5.7. Supplementary Material

Reaction time

ANOVA analysis revealed significant differences in participants’ reaction time between the species recognition (F(3) = 87.264, p<.001) . All contrasts were found significant after Bonferroni correction excepted the following contrasts chimpanzee vs macaque and bonobo vs macaque.

Therefore, participants showed a faster reaction time in categorizing human voices compared to chimpanzee (χ2(1) = 113.2, p<.001), bonobo (χ2(1) = 126.95, p<.001), and macaque vocalizations (χ2(1) = 218.74, p<.001). Participants were also faster to recognize human and then chimpanzee and bonobo vocalizations compared to macaque calls (χ2(1) = 265.56, p<.001).

Figure 62: Reaction time (ms) and SD of human recognition of primate species through their vocalizations. All contrasts were significant after Bonferroni correction with Pcorrected = .01.

Chapter 6.

Brain Activation Lateralization in Monkeys (Papio anubis) following Asymmetric Motor and Auditory stimulations through functional Near Infrared Spectroscopy

Coralie Debracque*, Thibaud Gruber*, Romain Lacoste, Didier Grandjean‡ and Adrien Meguerditchian‡

Submitted

6.1. Abstract

Hemispheric asymmetries have long been seen as characterizing the human brain; yet, an increasing number of reports suggest the presence of such brain asymmetries in our closest primate relatives. However, most available data in non-human primates have so far been acquired as part of neuro-structural approaches such as MRI, while comparative data in humans are often dynamically acquired as part of neuro-functional studies. In the present exploratory study in baboons (Papio anubis), we tested whether brain lateralization could be recorded non-invasively using fNIRS device in two contexts: motor and auditory passive stimulations. Under light propofol anaesthesia monitoring, 3 adult female baboons were exposed to a series of i) left- versus right-arm passive movement stimulation; and ii) left- versus right-ear versus stereo auditory stimulations while recording fNIRS signals in the brain related areas (i.e., motor central sulcus and superior temporal cortices respectively).

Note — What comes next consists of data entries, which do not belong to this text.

**config.mk**
```make
export PLATFORM = sky130hd
export DESIGN_NAME = rx_ack_nak_scheduler
export DESIGN_NICKNAME = d
export VERILOG_FILES = /design/src/rtl/rx_ack_nak_scheduler.sv
export SDC_FILE = /design/constraint.sdc
export NUM_CORES = 1
export LEC_CHECK = 0
export ABC_AREA = 1
export CORE_MARGIN = 2
export CORE_UTILIZATION = 49
export CTS_BUF_LIST = sky130_fd_sc_hd__clkbuf_8
export DETAILED_ROUTE_END_ITERATION = 12
export PLACE_DENSITY_LB_ADDON = 0.05
export SLEW_MARGIN = 25
export SYNTH_ARGS = -nofsm -noshare
export SYNTH_HDL_FRONTEND = slang
export SYNTH_SLANG_ARGS = --single-unit
```
**constraint.sdc**
```tcl
create_clock -name clk -period 3.5 [get_ports clk]
set_input_delay 0.525 -clock clk [delete_from_list [all_inputs] [get_ports clk]]
set_output_delay 0.525 -clock clk [all_outputs]
set_load 0.01 [all_outputs]
```
**src/rtl/rx_ack_nak_scheduler.sv**
```systemverilog
// rx_ack_nak_scheduler
//   Receive-side data link layer controller. Each incoming TLP is classified
//   as good, duplicate or bad against NEXT_RCV_SEQ. The block drives the
//   counter's increment strobe and schedules Ack/Nak DLLP requests toward the
//   DLLP TX arbiter. Ack requests are triggered by the ack latency timer, by
//   coalescing of unacked good TLPs, or immediately after a duplicate.
//
// Ports
//   clk, rst          clock; asynchronous active-low reset
//   dl_down           DL not active, synchronous clear of all state
//   tlp_valid         1-cycle strobe at TLP end (tlp_seq / tlp_lcrc_ok valid)
//   tlp_seq           sequence number carried by the TLP
//   tlp_lcrc_ok       LCRC good and TLP not nullified
//   next_rcv_seq      current NEXT_RCV_SEQ from the counter
//   nrs_inc           increment NEXT_RCV_SEQ (combinational)
//   tlp_accept        forward TLP to the transaction layer (== nrs_inc)
//   dllp_req          Ack/Nak request, held until dllp_gnt
//   dllp_is_nak       1 = Nak, 0 = Ack; stable while dllp_req
//   dllp_seq          AckNak_Seq_Num; stable while dllp_req
//   dllp_gnt          arbiter took the DLLP this cycle
//   nak_scheduled     NAK_SCHEDULED flag
module rx_ack_nak_scheduler #(
  parameter int unsigned ACK_LATENCY  = 255,
  parameter int unsigned ACK_COALESCE = 8,
  parameter int unsigned TMR_W        = 16
) (
  input  logic        clk,
  input  logic        rst,
  input  logic        dl_down,
  input  logic        tlp_valid,
  input  logic [11:0] tlp_seq,
  input  logic        tlp_lcrc_ok,
  input  logic [11:0] next_rcv_seq,
  output logic        nrs_inc,
  output logic        tlp_accept,
  output logic        dllp_req,
  output logic        dllp_is_nak,
  output logic [11:0] dllp_seq,
  input  logic        dllp_gnt,
  output logic        nak_scheduled
);

  localparam int unsigned UNACK_W = 12;

  typedef enum logic {
    ST_IDLE,
    ST_REQ
  } state_t;

  state_t              state_q, state_d;
  logic                dllp_req_q, dllp_req_d;
  logic                dllp_is_nak_q, dllp_is_nak_d;
  logic [11:0]         dllp_seq_q, dllp_seq_d;
  logic                nak_scheduled_q, nak_scheduled_d;
  logic                nak_pend_q, nak_pend_d;
  logic                ack_now_q, ack_now_d;
  logic [TMR_W-1:0]    timer_q, timer_d;
  logic [UNACK_W-1:0]  unacked_q, unacked_d;
  logic [UNACK_W-1:0]  snap_q, snap_d;

  logic [11:0]         seq_dist;
  logic                ev_valid;
  logic                seq_match;
  logic                is_good;
  logic                is_dup;
  logic                is_bad;
  logic                nak_event;
  logic [UNACK_W-1:0]  unacked_inc;
  logic                ack_trig;
  logic [11:0]         req_seq;

  // Classification and trigger terms
  always_comb begin
    seq_dist  = next_rcv_seq - tlp_seq;
    ev_valid  = tlp_valid && rst && !dl_down;
    seq_match = (tlp_seq == next_rcv_seq);
    is_good   = ev_valid && tlp_lcrc_ok && seq_match;
    // seq_dist is nonzero here because seq_match is false
    is_dup    = ev_valid && tlp_lcrc_ok && !seq_match && (seq_dist <= 12'd2048);
    is_bad    = ev_valid && !is_good && !is_dup;
    nak_event = is_bad && !nak_scheduled_q;

    unacked_inc = (is_good && (unacked_q != '1)) ? unacked_q + 1'b1 : unacked_q;

    // Coalescing looks at the post-increment count so the Ack covering the
    // triggering TLP is requested at the same edge that counts it.
    ack_trig = (timer_q >= TMR_W'(ACK_LATENCY)) ||
               (unacked_inc >= UNACK_W'(ACK_COALESCE)) ||
               ack_now_q || is_dup;

    // Post-increment NEXT_RCV_SEQ - 1 equals tlp_seq when the TLP is good
    req_seq = is_good ? tlp_seq : next_rcv_seq - 12'd1;
  end

  assign nrs_inc       = is_good;
  assign tlp_accept    = is_good;
  assign dllp_req      = dllp_req_q;
  assign dllp_is_nak   = dllp_is_nak_q;
  assign dllp_seq      = dllp_seq_q;
  assign nak_scheduled = nak_scheduled_q;

  // Next-state logic
  always_comb begin
    state_d         = state_q;
    dllp_req_d      = dllp_req_q;
    dllp_is_nak_d   = dllp_is_nak_q;
    dllp_seq_d      = dllp_seq_q;
    nak_scheduled_d = nak_scheduled_q;
    nak_pend_d      = nak_pend_q | nak_event;
    ack_now_d       = ack_now_q | is_dup;
    timer_d         = timer_q;
    unacked_d       = unacked_inc;
    snap_d          = snap_q;

    if (is_good) begin
      nak_scheduled_d = 1'b0;
    end

    case (state_q)
      ST_IDLE: begin
        if (unacked_q == '0) begin
          timer_d = '0;
        end else if (timer_q != '1) begin
          timer_d = timer_q + 1'b1;
        end

        if (nak_pend_q || nak_event) begin
          state_d         = ST_REQ;
          dllp_req_d      = 1'b1;
          dllp_is_nak_d   = 1'b1;
          dllp_seq_d      = req_seq;
          snap_d          = unacked_inc;
          nak_scheduled_d = 1'b1;
          nak_pend_d      = 1'b0;
        end else if (ack_trig) begin
          state_d       = ST_REQ;
          dllp_req_d    = 1'b1;
          dllp_is_nak_d = 1'b0;
          dllp_seq_d    = req_seq;
          snap_d        = unacked_inc;
          ack_now_d     = 1'b0;
        end
      end

      ST_REQ: begin
        if (dllp_gnt) begin
          state_d       = ST_IDLE;
          dllp_req_d    = 1'b0;
          dllp_is_nak_d = 1'b0;
          // Good TLPs that arrived during REQ remain unacked
          unacked_d     = unacked_inc - snap_q;
          timer_d       = '0;
        end
      end

      default: begin
        state_d = ST_IDLE;
      end
    endcase

    if (dl_down) begin
      state_d         = ST_IDLE;
      dllp_req_d      = 1'b0;
      dllp_is_nak_d   = 1'b0;
      dllp_seq_d      = '0;
      nak_scheduled_d = 1'b0;
      nak_pend_d      = 1'b0;
      ack_now_d       = 1'b0;
      timer_d         = '0;
      unacked_d       = '0;
      snap_d          = '0;
    end
  end

  always_ff @(posedge clk or negedge rst) begin
    if (!rst) begin
      state_q         <= ST_IDLE;
      dllp_req_q      <= 1'b0;
      dllp_is_nak_q   <= 1'b0;
      dllp_seq_q      <= '0;
      nak_scheduled_q <= 1'b0;
      nak_pend_q      <= 1'b0;
      ack_now_q       <= 1'b0;
      timer_q         <= '0;
      unacked_q       <= '0;
      snap_q          <= '0;
    end else begin
      state_q         <= state_d;
      dllp_req_q      <= dllp_req_d;
      dllp_is_nak_q   <= dllp_is_nak_d;
      dllp_seq_q      <= dllp_seq_d;
      nak_scheduled_q <= nak_scheduled_d;
      nak_pend_q      <= nak_pend_d;
      ack_now_q       <= ack_now_d;
      timer_q         <= timer_d;
      unacked_q       <= unacked_d;
      snap_q          <= snap_d;
    end
  end

endmodule

```
== Word-level counts from Yosys, hierarchy flattened ==
Index checks and enable logic that the tools add are counted.

* Add/sub/neg operators: 5
* $lt $le $gt $ge: 3
* Eq/ne operators: 7
* Multiplexer cells: 43
* Bitwise gates (word level): 3
* Reductions and logical operators: 24

{| class="wikitable"
|+ Operator list
! operator !! count
|-
| 12-bit 2-to-1 mux || 13
|-
| 16-bit 2-to-1 mux || 4
|-
| 16-bit one-hot mux with 2 select lines || 1
|-
| 12-bit subtractor || 2
|-
| 1-bit 2-to-1 mux || 22
|-
| 16-bit by 1-bit adder with 16-bit output (second input constant) || 1
|-
| 16-bit by 8-bit greater-or-equal comparator with 1-bit output (second input constant) || 1
|-
| 16-bit inequality test (second input constant) || 1
|-
| 12-bit by 1-bit adder with 12-bit output (second input constant) || 1
|-
| 12-bit == test || 1
|-
| 12-bit by 4-bit greater-or-equal comparator with 1-bit output (second input constant) || 1
|-
| 12-bit <= comparator (second input constant) || 1
|-
| 12-bit zero test || 1
|-
| 12-bit inequality test (second input constant) || 1
|-
| 12-bit by 1-bit subtractor with 12-bit output (second input constant) || 1
|-
| 1-bit logical AND || 10
|-
| 4-bit inequality test (second input constant) || 2
|-
| 1-bit one-hot mux with 2 select lines || 3
|-
| 2-bit AND reduction || 3
|-
| 1-bit zero test || 5
|-
| 1-bit logical OR || 4
|-
| 3-bit inequality test (second input constant) || 1
|-
| 3-bit nonzero test || 1
|-
| 2-bit inequality test (second input constant) || 1
|-
| other kinds (2) || 3
|}

* Register bits after elaboration: 58
* Input bits: 30
* Output and inout port bits: 17
* Logic and storage cells: 95

== Longest topological paths before layout ==
Gate-level depths: netlist (run 1).

* Depth in word-level cells: 14
* Mapped depth: 23
* Gate-level depth less buffers: 22

== Worst setup path after synthesis (run 1) ==
Ideal clock, no wire load.

* Path kind: input port to flip-flop
* Start: input tlp_seq[2]
* End: register unacked_q[11]
* Arrival: 3,373 ps
* Required time: 3,368 ps
* Slack: -5 ps
* Cell stages on the path: 21
* Cells stage by stage: inv_1 ha_1 nand2_2 nor2_4 nand3_1 nor4_1 nand2_1 clkbuf_1 inv_1 nand3_1 xor2_1 inv_1 ha_1 a21oi_1 o21ai_0 nand3_1 o2111ai_1 a21oi_1 o21a_1 xor2_1 nor2_1

* Longest elaborated chain between the ends: 8

{| class="wikitable"
|+ RTL lines
! item !! line !! source
|-
| start: declaration || 31 || <nowiki>input logic [11:0] tlp_seq,</nowiki>
|-
| 12-bit == test (*) || 76 || <nowiki>seq_match = (tlp_seq == next_rcv_seq);</nowiki>
|-
| 1-bit logical AND (*) || 77 || <nowiki>is_good = ev_valid && tlp_lcrc_ok && seq_match;</nowiki>
|-
| via nrs_inc || 34 || <nowiki>output logic nrs_inc,</nowiki>
|-
| 1-bit logical AND (*) || 83 || <nowiki>unacked_inc = (is_good && (unacked_q != '1)) ? unacked_q + 1'b1 : unacked_q;</nowiki>
|-
| 12-bit 2-to-1 mux (*) || 83 ||
|-
| 12-bit subtractor || 151 || <nowiki>unacked_d = unacked_inc - snap_q;</nowiki>
|-
| 12-bit 2-to-1 mux || 146 || <nowiki>if (dllp_gnt) begin</nowiki>
|-
| 12-bit 2-to-1 mux (*) || 119 || <nowiki>case (state_q)</nowiki>
|-
| 12-bit 2-to-1 mux (*) || 161 || <nowiki>if (dl_down) begin</nowiki>
|-
| via unacked_d[11] || 58 || <nowiki>logic [UNACK_W-1:0] unacked_q, unacked_d;</nowiki>
|-
| end signal: assignment || 196 || <nowiki>unacked_q <= unacked_d;</nowiki>
|-
| end: declaration || 58 ||
|}

Mark *: on every way through the listed nets, which the timed path passes. The rest lies on a longest branch.
A chain may end at the register's enable or synchronous reset.

== Worst setup path in the final report (run 1) ==
* Start: input next_rcv_seq[8]
* End: register unacked_q[11]

* Longest elaborated chain between the ends: 8

{| class="wikitable"
|+ RTL lines
! item !! line !! source
|-
| start: declaration || 33 || <nowiki>input logic [11:0] next_rcv_seq,</nowiki>
|-
| 12-bit == test (*) || 76 ||
|-
| 1-bit logical AND (*) || 77 ||
|-
| 1-bit logical AND (*) || 83 ||
|-
| 12-bit 2-to-1 mux (*) || 83 ||
|-
| 12-bit subtractor || 151 ||
|-
| 12-bit 2-to-1 mux || 146 ||
|-
| 12-bit 2-to-1 mux (*) || 119 ||
|-
| 12-bit 2-to-1 mux (*) || 161 ||
|-
| via unacked_d[11] || 58 ||
|}

Marked as above.

==> impl_results.md, run 1 <==
- Leak: 3.61 nW
- Area growth syn-to-layout: 42.7%
- Mux contribution to synthesized area: 0
- Maximum achievable frequency: 0.298 GHz
- Top post-synthesis cells by count: 203 x nand2_1, 114 x inv_1, 69 x nand3_1, 64 x nor2_1, 58 x dfrtp_1
- WL per Instance: 14.4 um
- Unique masters post-synth: 42
- Worst reg2reg path depth: 19
- Die Width: 103 um
- Power Density: 546 nW/um2
- Pin count of the biggest net entering global routing: 60
- Hpwl dp: 11.2 mm
- Status: completed
- Fin Hold WS: 461 ps
- Diode count: 0
- Ports: 47
- Setup crit start kind: input port
- Die height: 103 um
- #FFs+latches synth: 58
- Pre-CTS WS: -555 ps
- CTS root buf: clkbuf_8
- Synth top area share: 0.302
- Fillers: 813
- Total length of routed wires: 14.8 mm
- DRC Markers: 0
- Synth Area in XOR/XNOR: 0.0347
- First-pass GRT wire length: 23.4 mm
- Largest cells by area after synthesis: dfrtp_1 30%, nand2_1 16%, inv_1 8.9%, nand3_1 7.2%, ha_1 6.8%
- FFs w/ async S/R, synth: 1.00
- TritonCTS clock tree: yes
- GRT Overall Usage: 0.280
- Gate count of the mapped netlist: 728
- Final period util: 0.960
- Final hold violation count: 0
- Final Slew Violations: 0
- Syn nets: 785
- Starting Density: 0.498
- Gpl congestion: 0.976
- Num CTS Buffers: 9
- Critical path class: input port to flip-flop
- Mean number of vias per cell: 5.20
- Top_reg_cell synth: dfrtp_1
- R2R setup slack: 470 ps
- Iteration-0 DRC count of the detailed router: 301
- Final setup fails: 0
- RSZ-0062 raised after global routing: false
- Clock sink count: 58
- Compound-Gate Fraction of Synth Area: 0.111
- Final min period: 3360 ps
- Clock Latency Late Sink: 340 ps
- Vias in the first global route: 5,090
- Initial antenna violation count: 0
- Critical R2R Launch: unacked_q[0]$_DFF_PN0_
- Final #Nets: 946
- Synth Area per Inst: 6.59 um2
- Share of layout cells above drive strength 1: 0.262
- Most frequent cell after synthesis: nand2_1
- Yosys warning count: 0
- CTS H-Tree Depth: 3
- Largest family of logic cells by synthesized area: simple AND/OR/NAND/NOR gates
- Yosys top cell by area: dfrtp_1
- Pre-antenna DRT Iters: 5
- Type of destination of the critical path: flip-flop
- Worst hold path type: input port to asynchronous set/reset pin
- Max-Cap Viols: 0
- Final setup margin: 140 ps
- Maximum buffer depth of the clock tree: 2
- Required @ worst endpoint: 3730 ps
- PortBufs: 46
- CTS clock-pin slew for the worst setup and hold paths: 70 ps
- Grt ovf: 0
- Core footprint: 9640 um2
- Die area: 10,600 um2
- Final ANT Viol Nets: 0
- Sequential area share after synthesis: 0.302
- Area share of fa/ha/maj cells after synthesis: 0.0719
- VDD IR max: 404 uV
- Worst R2R End: unacked_q[11]$_DFF_PN0_
- Crit Path Max Fanout: 4
- Measured slew at the worst slew-check pin: 752 ps
- Max_slew headroom: 0.499
- Simple-Gate Fraction of Synth Area: 0.368
- Post-synth EDFFs: 0
- Clock skew: 10.1 ps
- Critical path arrival: 3590 ps
- Vias post-DR: 5,328
- Std-Cell Rows: 36
- Mapped Area: 4800 um2
final cells by class:
| cell class | instances | area, um2 | area share |
|---|---|---|---|
| multi-input combinational | 536 | 3230 | 0.472 |
| sequential | 58 | 1450 | 0.212 |
| timing repair buffer | 161 | 1400 | 0.204 |
| inverter | 123 | 462 | 0.0674 |
| tap | 133 | 166 | 0.0243 |
| clock buffer | 9 | 124 | 0.0181 |
| clock inverter | 4 | 16.3 | 0.00237 |
cell families after synthesis:
kind of cell,Yosys count
and+or+nand+nor,392
buffers and inverters,135
AOI/OAI and AO/OA,97
DFF,58
adders and majority gates,27
xor gates and xnor gates,19
worst max-delay path by stage:
stage	from	end	slack [ps]	cells after the start
floorplan	tlp_seq[1]	unacked_q[11]$_DFF_PN0_	30	21
global placement	tlp_seq[6]	unacked_q[11]$_DFF_PN0_	-450	21
detailed placement	tlp_seq[2]	unacked_q[11]$_DFF_PN0_	-560	21
CTS	tlp_seq[4]	unacked_q[10]$_DFF_PN0_	0.5	22
global route	next_rcv_seq[8]	unacked_q[10]$_DFF_PN0_	3	20
finish	next_rcv_seq[8]	unacked_q[11]$_DFF_PN0_	140	20
worst max-delay path, stage by stage:
cell             delay [ps]
clkdlybuf4s50_1         460
ha_4                    310
nand2_1                  80
inv_2                    80
nand3_4                  90
buf_4                   160
nor3_4                  230
nand3_1                 130
nand2_2                 120
inv_2                    70
ha_4                    240
buf_4                   160
nand2_1                  80
nor2_1                   60
o21ai_1                 140
o2111ai_1               160
a21oi_1                 150
o21a_1                  150
xor2_1                  140
nor2_1                   50
through the flow:
step                      total power, mW   util  instance area [um2]  cells  TNS [ps]
after floorplan                      2.08      -                 4810    728         0
after global placement               2.92  0.640                 6170   1000     -5340
after detailed placement             2.96  0.640                 6170   1000     -7400
after CTS                            3.50  0.668                 6440   1016         0
after global routing                 4.01  0.711                 6850   1024         0
final                                3.74  0.711                 6850   1024         0
repair_timing:
item / 4_1_cts / 5_1_grt
cloned: 1 / 0
pin swaps: 5 / 22
setup buffers: 2 / 8
gates resized for setup: 20 / 83
hold buffers: 0 / 0
endpoints found under the setup margin: 6 / 8
layer usage:
layer  part of all wire  GRT usage  routed length [um]
met1               0.44      0.378                6500
met3              0.062     0.0556                 911
met2               0.47      0.453                7010
met5                  0          0                   0
met4              0.023     0.0901                 346
sequential cells by signal (all words and copies together), names as in the netlist:
register and count:
ack_now_q 1, nak_pend_q 1, dllp_seq 12, state_q 1, timer_q 16, dllp_req 1, snap_q 12, unacked_q 12
dllp_is_nak 1, nak_scheduled 1
cells in the final DEF (no fill, tap or decap), types with 9 or more instances in the layout:
cell type          n
a21oi_1           25
buf_4            112
clkbuf_8           9
clkdlybuf4s50_1   24
dfrtp_1           58
dlymetal6s2s_1    21
ha_4              18
inv_1            103
inv_2             21
nand2_1          193
nand2_2           24
nand3_1           64
nor2_1            61
nor3_1            10
o21ai_0           32
xor2_1             9
where the power goes:
part / total (mW) / internal (mW) / switching, mW
Sequential: 0.934 / 0.805 / 0.129
Combinational: 2.32 / 1.09 / 1.24
Clock: 0.486 / 0.236 / 0.251
(Power assumes the default switching activity.)
==> run 2, diff against run 1 <==
--- a/config.mk
+++ b/config.mk
@@ -6,6 +6,7 @@
 export NUM_CORES = 1
 export LEC_CHECK = 0
 export ABC_AREA = 1
+export CAP_MARGIN = 10
 export CORE_MARGIN = 2
 export CORE_UTILIZATION = 49
 export CTS_BUF_LIST = sky130_fd_sc_hd__clkbuf_8
==> results of run 2 <==
Same layout as run 1: the final DEF is identical, and so are final timing and power.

For the motor condition our results show that left-arm versus right-arm stimulations induced typical contralateral difference in hemispheric activation asymmetries in the 3 subjects for all 3 channels. For the auditory condition, we also revealed typical human-like patterns of hemispheric asymmetries in 1 subject for all three channels, namely i) typical contralateral differences in hemispheric asymmetry between left-ear versus right-ear stimulations, and ii) a rightward asymmetry for stereo stimulations. Overall, our findings support the use of fNIRS to investigate brain processing in non-human primates from a functional perspective, opening the way for the development of non-invasive procedures in non-human primate brain research.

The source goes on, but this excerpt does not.